** Opening Given data block **

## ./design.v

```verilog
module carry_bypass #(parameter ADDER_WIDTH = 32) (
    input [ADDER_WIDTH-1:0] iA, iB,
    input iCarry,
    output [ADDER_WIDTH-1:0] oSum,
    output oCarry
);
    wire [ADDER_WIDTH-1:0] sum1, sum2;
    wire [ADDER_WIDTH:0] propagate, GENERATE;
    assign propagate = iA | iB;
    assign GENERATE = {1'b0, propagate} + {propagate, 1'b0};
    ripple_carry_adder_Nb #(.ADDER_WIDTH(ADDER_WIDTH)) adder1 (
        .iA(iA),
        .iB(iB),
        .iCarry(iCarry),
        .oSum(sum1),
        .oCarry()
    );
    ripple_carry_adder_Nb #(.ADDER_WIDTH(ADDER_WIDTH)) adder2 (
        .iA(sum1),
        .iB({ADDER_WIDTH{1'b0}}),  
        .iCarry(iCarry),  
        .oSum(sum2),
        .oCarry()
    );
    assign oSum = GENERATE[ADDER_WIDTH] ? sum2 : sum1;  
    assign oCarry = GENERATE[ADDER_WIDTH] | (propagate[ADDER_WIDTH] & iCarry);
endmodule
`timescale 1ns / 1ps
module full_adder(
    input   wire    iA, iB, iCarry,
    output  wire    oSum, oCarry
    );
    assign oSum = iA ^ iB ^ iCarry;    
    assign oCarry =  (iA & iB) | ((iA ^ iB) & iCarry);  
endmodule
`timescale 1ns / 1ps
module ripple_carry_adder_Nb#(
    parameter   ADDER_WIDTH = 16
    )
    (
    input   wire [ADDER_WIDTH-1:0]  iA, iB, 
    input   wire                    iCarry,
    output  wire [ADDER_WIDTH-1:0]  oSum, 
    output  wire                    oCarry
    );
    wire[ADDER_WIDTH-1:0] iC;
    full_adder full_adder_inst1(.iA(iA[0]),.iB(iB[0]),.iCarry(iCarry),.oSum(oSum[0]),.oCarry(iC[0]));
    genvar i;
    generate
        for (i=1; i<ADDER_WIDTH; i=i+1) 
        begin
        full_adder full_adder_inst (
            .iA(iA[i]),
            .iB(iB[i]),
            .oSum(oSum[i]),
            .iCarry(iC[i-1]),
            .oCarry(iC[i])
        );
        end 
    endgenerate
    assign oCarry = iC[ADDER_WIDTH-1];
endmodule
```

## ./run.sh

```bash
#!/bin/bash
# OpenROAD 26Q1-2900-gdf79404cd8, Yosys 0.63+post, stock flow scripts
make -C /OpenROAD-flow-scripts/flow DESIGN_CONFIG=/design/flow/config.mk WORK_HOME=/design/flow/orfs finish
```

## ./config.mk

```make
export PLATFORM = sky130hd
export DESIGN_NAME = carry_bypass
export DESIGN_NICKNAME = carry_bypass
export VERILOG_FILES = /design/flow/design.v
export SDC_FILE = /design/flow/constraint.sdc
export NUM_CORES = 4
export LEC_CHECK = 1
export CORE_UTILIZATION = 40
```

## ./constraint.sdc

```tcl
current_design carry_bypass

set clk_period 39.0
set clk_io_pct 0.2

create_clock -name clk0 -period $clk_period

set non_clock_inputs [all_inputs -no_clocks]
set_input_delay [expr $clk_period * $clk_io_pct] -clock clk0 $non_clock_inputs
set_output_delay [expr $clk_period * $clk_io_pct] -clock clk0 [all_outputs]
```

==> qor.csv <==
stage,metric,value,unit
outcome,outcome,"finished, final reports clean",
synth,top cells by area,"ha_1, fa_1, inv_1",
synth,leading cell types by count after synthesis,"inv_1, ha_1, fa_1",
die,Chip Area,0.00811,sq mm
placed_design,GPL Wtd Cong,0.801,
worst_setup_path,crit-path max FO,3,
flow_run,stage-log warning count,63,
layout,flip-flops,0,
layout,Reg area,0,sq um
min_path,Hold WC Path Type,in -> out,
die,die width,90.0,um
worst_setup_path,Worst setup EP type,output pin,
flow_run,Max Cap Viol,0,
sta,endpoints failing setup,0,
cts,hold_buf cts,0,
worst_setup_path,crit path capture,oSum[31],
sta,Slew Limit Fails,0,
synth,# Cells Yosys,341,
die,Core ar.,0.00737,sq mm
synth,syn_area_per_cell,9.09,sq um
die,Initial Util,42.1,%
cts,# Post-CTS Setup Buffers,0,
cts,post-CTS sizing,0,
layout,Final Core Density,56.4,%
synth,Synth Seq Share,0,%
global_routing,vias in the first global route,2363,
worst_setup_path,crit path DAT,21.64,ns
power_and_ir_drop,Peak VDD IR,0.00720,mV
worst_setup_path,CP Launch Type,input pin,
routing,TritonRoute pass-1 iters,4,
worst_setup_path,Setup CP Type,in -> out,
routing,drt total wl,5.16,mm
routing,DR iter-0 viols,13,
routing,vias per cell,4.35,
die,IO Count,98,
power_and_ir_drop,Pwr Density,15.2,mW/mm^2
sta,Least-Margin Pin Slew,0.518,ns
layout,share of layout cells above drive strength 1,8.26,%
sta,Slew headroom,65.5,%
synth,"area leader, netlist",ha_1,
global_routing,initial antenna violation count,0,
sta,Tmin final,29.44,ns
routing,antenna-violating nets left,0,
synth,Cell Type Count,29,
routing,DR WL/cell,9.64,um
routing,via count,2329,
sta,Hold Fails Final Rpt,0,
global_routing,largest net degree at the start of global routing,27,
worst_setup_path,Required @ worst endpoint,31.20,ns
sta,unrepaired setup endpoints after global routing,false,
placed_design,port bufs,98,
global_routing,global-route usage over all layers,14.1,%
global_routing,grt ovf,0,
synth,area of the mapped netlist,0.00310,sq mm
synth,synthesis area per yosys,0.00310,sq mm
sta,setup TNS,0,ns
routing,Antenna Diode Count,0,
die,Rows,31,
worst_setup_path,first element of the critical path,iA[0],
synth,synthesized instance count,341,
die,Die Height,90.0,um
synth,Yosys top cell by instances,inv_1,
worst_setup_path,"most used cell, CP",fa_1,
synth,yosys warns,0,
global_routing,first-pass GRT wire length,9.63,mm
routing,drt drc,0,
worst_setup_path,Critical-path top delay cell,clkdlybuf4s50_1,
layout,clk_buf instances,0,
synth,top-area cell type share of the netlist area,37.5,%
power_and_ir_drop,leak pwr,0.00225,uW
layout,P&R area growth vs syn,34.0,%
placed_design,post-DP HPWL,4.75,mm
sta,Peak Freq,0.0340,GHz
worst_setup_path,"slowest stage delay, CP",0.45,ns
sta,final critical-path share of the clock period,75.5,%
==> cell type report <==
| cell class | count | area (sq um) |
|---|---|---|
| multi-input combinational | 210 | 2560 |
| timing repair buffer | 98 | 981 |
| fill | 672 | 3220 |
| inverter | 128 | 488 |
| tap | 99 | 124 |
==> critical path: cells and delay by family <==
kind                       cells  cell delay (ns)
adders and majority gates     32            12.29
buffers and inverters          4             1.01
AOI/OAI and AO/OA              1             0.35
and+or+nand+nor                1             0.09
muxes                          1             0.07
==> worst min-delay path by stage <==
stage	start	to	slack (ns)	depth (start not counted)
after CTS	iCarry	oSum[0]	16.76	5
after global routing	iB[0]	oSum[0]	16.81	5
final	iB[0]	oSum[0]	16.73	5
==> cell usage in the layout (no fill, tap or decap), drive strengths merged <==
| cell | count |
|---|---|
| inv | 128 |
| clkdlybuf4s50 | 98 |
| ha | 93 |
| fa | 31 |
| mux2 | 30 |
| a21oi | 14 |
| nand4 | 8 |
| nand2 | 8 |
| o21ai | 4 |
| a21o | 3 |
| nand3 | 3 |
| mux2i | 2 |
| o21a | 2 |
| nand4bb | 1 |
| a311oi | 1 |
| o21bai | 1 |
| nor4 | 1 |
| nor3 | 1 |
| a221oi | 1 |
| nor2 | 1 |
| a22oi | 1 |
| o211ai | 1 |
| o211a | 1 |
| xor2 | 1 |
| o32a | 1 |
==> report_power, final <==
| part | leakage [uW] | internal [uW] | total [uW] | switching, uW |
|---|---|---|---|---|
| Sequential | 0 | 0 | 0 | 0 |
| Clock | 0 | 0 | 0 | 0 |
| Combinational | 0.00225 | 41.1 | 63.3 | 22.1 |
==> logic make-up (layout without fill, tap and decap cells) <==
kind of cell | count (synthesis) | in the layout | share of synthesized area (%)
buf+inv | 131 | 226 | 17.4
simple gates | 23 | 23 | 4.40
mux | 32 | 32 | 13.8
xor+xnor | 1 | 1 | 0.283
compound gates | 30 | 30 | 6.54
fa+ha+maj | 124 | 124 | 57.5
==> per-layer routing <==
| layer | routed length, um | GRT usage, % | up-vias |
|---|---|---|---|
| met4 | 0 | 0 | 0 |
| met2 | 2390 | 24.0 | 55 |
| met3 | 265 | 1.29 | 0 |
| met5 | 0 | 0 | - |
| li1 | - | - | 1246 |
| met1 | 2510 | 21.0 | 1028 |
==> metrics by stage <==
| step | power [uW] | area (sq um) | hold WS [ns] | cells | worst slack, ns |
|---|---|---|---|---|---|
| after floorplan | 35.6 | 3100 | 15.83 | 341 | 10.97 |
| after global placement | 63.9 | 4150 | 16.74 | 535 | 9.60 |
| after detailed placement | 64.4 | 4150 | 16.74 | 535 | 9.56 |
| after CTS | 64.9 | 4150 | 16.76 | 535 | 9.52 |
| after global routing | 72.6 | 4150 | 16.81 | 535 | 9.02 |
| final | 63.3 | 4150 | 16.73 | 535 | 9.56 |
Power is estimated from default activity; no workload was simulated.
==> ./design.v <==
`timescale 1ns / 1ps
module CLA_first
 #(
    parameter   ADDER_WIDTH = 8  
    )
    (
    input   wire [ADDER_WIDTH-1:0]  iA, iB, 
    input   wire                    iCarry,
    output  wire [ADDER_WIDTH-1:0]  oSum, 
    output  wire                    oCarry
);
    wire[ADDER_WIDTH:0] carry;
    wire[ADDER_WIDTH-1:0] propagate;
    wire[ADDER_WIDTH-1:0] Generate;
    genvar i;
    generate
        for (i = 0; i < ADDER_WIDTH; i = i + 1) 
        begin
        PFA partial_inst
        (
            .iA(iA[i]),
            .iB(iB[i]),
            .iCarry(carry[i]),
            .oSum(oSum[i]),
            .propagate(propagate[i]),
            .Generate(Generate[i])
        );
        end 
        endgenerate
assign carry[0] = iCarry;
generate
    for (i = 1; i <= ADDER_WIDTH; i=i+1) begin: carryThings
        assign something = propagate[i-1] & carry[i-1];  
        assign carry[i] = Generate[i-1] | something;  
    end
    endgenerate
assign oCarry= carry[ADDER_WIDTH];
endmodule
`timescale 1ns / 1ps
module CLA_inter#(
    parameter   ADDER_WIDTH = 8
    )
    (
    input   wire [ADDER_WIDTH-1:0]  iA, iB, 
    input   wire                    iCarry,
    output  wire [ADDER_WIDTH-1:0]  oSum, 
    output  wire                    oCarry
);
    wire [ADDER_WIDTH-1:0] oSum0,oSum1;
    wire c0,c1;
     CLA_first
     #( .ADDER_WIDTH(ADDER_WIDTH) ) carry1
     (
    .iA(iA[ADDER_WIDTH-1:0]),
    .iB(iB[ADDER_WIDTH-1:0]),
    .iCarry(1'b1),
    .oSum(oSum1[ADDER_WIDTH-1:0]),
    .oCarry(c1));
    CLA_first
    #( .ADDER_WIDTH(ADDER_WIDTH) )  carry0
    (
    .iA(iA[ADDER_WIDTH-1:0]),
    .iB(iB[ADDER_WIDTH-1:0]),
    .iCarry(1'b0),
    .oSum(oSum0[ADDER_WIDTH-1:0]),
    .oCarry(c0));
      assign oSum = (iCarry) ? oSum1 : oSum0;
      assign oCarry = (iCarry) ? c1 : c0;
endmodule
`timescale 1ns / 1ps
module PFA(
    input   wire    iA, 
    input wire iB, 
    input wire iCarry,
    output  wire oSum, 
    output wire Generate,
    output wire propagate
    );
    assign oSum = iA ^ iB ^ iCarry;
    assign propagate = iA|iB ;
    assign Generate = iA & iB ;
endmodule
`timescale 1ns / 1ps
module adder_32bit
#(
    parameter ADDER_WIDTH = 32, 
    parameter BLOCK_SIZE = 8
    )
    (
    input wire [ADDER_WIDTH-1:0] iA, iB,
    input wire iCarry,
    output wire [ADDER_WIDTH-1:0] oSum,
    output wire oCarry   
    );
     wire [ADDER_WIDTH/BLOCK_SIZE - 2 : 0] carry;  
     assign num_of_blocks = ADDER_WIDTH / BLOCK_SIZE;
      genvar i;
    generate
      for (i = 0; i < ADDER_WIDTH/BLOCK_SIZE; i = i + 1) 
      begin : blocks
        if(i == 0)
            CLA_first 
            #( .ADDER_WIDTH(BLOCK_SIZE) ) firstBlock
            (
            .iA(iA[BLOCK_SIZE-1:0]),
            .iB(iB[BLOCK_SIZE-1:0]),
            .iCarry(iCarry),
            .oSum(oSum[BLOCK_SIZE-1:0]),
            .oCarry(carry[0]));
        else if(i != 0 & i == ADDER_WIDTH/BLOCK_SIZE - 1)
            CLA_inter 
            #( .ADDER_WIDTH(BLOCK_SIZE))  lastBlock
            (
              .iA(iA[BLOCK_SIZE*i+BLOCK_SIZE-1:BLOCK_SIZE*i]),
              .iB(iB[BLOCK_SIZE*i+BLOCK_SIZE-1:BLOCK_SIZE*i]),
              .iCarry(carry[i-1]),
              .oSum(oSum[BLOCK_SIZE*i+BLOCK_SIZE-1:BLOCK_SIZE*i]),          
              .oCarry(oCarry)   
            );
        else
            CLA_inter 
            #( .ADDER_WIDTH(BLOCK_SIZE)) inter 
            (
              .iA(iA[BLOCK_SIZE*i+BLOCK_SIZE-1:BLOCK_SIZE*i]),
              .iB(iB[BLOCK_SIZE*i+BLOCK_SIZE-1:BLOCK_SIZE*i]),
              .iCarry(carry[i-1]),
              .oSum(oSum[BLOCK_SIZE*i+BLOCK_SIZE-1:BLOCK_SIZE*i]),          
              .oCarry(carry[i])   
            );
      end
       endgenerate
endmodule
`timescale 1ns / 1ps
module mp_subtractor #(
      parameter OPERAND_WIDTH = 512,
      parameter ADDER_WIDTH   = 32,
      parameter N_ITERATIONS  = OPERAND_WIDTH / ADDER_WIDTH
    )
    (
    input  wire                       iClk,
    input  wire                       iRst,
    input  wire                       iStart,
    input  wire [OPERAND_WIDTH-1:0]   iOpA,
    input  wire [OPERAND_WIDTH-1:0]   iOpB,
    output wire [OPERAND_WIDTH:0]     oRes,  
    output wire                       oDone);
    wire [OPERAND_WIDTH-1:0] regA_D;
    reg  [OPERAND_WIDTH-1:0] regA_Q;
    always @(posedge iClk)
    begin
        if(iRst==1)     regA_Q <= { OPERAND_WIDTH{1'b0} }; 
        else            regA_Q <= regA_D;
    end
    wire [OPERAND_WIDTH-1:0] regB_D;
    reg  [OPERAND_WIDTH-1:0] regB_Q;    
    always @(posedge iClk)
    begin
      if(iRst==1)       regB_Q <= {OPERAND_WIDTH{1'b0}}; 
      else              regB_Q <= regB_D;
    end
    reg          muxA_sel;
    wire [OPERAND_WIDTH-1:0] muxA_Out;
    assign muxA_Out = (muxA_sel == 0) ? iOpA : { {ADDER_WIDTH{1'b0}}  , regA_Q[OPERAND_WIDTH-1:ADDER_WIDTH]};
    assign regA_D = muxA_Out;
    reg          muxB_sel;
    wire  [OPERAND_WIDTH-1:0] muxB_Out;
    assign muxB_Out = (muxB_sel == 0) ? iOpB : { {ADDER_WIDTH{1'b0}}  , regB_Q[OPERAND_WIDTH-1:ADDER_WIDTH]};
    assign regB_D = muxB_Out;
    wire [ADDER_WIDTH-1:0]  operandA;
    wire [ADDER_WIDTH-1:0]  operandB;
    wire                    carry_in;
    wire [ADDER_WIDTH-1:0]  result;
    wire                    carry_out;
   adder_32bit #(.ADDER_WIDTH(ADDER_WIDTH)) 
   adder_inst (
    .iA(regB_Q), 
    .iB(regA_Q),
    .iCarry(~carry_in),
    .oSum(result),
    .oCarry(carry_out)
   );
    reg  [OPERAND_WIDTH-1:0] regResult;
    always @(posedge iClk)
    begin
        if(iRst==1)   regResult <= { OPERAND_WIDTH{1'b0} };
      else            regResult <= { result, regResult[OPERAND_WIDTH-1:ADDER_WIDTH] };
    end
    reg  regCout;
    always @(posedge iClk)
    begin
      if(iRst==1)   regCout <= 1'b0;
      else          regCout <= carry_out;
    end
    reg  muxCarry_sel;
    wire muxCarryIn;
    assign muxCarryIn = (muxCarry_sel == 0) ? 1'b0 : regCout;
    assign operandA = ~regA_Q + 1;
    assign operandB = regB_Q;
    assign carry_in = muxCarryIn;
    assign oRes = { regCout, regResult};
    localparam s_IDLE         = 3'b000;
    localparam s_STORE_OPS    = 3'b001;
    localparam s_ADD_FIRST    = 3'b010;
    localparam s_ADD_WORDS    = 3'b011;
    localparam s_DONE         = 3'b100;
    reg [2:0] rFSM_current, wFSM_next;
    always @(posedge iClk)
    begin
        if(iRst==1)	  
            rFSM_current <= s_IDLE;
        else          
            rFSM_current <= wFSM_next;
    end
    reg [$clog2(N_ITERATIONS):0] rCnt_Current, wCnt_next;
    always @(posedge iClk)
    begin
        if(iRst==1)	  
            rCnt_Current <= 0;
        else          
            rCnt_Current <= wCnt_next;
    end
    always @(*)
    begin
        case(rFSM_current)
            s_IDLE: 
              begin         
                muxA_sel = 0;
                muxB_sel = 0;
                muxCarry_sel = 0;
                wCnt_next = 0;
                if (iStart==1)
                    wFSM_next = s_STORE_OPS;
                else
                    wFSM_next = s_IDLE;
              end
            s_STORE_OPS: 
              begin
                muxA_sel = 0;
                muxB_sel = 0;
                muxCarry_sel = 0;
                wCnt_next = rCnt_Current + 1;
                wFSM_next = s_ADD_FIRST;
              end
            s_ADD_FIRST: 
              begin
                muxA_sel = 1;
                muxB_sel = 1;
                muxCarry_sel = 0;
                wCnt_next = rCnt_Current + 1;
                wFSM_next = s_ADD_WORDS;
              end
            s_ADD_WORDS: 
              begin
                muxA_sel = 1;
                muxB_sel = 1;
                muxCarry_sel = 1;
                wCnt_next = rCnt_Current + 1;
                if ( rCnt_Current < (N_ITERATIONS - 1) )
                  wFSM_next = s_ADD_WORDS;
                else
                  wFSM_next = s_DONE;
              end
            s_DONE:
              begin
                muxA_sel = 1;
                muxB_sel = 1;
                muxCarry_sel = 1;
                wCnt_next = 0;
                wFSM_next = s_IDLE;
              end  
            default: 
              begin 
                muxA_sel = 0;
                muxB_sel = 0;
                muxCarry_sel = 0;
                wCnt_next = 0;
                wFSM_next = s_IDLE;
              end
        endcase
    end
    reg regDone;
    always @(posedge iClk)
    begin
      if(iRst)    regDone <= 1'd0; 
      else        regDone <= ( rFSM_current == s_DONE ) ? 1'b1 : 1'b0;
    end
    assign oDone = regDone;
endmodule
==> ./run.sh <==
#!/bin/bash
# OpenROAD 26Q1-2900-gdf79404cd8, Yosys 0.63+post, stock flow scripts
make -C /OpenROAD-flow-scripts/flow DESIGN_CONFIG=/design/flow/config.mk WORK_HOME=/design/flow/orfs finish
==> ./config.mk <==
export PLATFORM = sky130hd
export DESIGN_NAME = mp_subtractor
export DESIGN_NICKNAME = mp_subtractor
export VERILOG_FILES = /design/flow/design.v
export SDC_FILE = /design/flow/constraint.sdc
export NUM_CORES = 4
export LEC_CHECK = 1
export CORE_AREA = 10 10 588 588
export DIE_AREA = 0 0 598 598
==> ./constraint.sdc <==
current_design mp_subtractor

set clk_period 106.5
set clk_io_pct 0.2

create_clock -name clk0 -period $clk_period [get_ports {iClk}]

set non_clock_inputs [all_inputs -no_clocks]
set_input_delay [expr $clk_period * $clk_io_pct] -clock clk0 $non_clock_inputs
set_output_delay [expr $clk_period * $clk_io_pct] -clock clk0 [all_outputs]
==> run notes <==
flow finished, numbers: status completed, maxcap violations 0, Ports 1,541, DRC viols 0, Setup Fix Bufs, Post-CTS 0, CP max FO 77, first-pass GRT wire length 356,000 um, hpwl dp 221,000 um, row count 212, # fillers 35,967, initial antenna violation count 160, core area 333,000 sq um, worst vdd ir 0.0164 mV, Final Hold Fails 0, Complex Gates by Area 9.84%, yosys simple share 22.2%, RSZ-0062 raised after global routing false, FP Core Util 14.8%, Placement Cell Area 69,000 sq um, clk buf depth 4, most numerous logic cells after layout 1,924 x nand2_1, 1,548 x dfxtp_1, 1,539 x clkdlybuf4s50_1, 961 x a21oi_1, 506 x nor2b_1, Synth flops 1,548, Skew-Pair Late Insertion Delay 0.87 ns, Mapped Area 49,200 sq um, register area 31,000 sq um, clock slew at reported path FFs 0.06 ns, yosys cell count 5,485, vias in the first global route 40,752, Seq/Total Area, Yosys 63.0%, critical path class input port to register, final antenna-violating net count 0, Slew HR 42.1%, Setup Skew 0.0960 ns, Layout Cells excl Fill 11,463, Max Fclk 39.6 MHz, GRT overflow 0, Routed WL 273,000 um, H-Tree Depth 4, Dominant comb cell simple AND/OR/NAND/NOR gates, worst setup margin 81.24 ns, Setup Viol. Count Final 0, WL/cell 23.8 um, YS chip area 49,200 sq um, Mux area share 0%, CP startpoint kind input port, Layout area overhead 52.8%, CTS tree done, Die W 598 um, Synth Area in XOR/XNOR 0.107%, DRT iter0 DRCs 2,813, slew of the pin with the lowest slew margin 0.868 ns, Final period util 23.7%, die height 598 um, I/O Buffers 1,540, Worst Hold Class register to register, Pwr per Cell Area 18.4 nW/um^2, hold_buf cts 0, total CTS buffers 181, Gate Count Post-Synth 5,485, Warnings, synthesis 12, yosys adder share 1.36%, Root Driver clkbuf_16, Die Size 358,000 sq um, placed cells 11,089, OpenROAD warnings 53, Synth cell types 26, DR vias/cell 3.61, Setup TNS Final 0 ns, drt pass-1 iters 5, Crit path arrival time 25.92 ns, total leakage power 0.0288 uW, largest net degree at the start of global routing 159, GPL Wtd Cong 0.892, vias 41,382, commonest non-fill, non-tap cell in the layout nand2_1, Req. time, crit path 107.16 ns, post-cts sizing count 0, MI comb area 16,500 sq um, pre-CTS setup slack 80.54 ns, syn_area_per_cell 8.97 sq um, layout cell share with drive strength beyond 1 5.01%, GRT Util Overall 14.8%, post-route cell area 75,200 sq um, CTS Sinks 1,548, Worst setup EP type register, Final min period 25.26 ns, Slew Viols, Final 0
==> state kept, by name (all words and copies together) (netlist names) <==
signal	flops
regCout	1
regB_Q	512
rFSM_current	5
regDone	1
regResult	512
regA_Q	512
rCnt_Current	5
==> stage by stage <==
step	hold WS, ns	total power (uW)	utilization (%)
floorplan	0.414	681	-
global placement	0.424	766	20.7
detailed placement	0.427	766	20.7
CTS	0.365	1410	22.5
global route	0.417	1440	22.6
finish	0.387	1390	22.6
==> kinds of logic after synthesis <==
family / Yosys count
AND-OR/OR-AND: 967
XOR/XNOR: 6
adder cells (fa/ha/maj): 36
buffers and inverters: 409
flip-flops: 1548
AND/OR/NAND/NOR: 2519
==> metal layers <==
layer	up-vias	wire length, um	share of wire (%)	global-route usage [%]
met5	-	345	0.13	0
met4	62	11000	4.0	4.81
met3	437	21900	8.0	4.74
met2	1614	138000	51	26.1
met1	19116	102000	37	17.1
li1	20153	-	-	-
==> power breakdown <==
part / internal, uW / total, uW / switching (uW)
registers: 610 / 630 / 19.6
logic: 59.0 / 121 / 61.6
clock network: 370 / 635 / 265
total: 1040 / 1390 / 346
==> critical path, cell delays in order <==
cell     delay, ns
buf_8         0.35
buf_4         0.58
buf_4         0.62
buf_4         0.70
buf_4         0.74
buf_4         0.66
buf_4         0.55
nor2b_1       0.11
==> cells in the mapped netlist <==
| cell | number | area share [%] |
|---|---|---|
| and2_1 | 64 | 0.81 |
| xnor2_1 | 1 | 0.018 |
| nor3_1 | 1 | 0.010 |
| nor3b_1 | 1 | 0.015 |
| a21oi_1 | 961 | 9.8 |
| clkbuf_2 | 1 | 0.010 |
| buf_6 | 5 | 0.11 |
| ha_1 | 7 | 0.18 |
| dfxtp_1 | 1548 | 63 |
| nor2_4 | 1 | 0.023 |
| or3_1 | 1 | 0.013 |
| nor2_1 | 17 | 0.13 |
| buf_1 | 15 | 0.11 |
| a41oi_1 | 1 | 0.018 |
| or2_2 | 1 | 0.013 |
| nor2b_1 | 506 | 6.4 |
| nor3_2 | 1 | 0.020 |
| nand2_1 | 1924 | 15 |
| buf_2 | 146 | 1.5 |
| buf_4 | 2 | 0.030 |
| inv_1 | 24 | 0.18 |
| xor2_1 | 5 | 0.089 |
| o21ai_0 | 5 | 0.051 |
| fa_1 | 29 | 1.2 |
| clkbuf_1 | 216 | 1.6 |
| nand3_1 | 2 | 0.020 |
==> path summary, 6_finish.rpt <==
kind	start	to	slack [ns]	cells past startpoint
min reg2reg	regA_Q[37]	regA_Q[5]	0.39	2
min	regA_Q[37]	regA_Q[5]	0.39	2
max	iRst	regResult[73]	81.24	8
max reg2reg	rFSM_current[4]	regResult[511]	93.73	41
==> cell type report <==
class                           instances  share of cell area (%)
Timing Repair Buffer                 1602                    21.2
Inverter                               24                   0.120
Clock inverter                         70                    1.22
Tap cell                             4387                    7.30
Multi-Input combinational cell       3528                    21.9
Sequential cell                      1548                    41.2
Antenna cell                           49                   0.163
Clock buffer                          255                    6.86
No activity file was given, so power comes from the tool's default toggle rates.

** Closing Given data block **

Search the entries above for "oDone". Show every line that has it.

> Expected answer
    output wire                       oDone);
    assign oDone = regDone;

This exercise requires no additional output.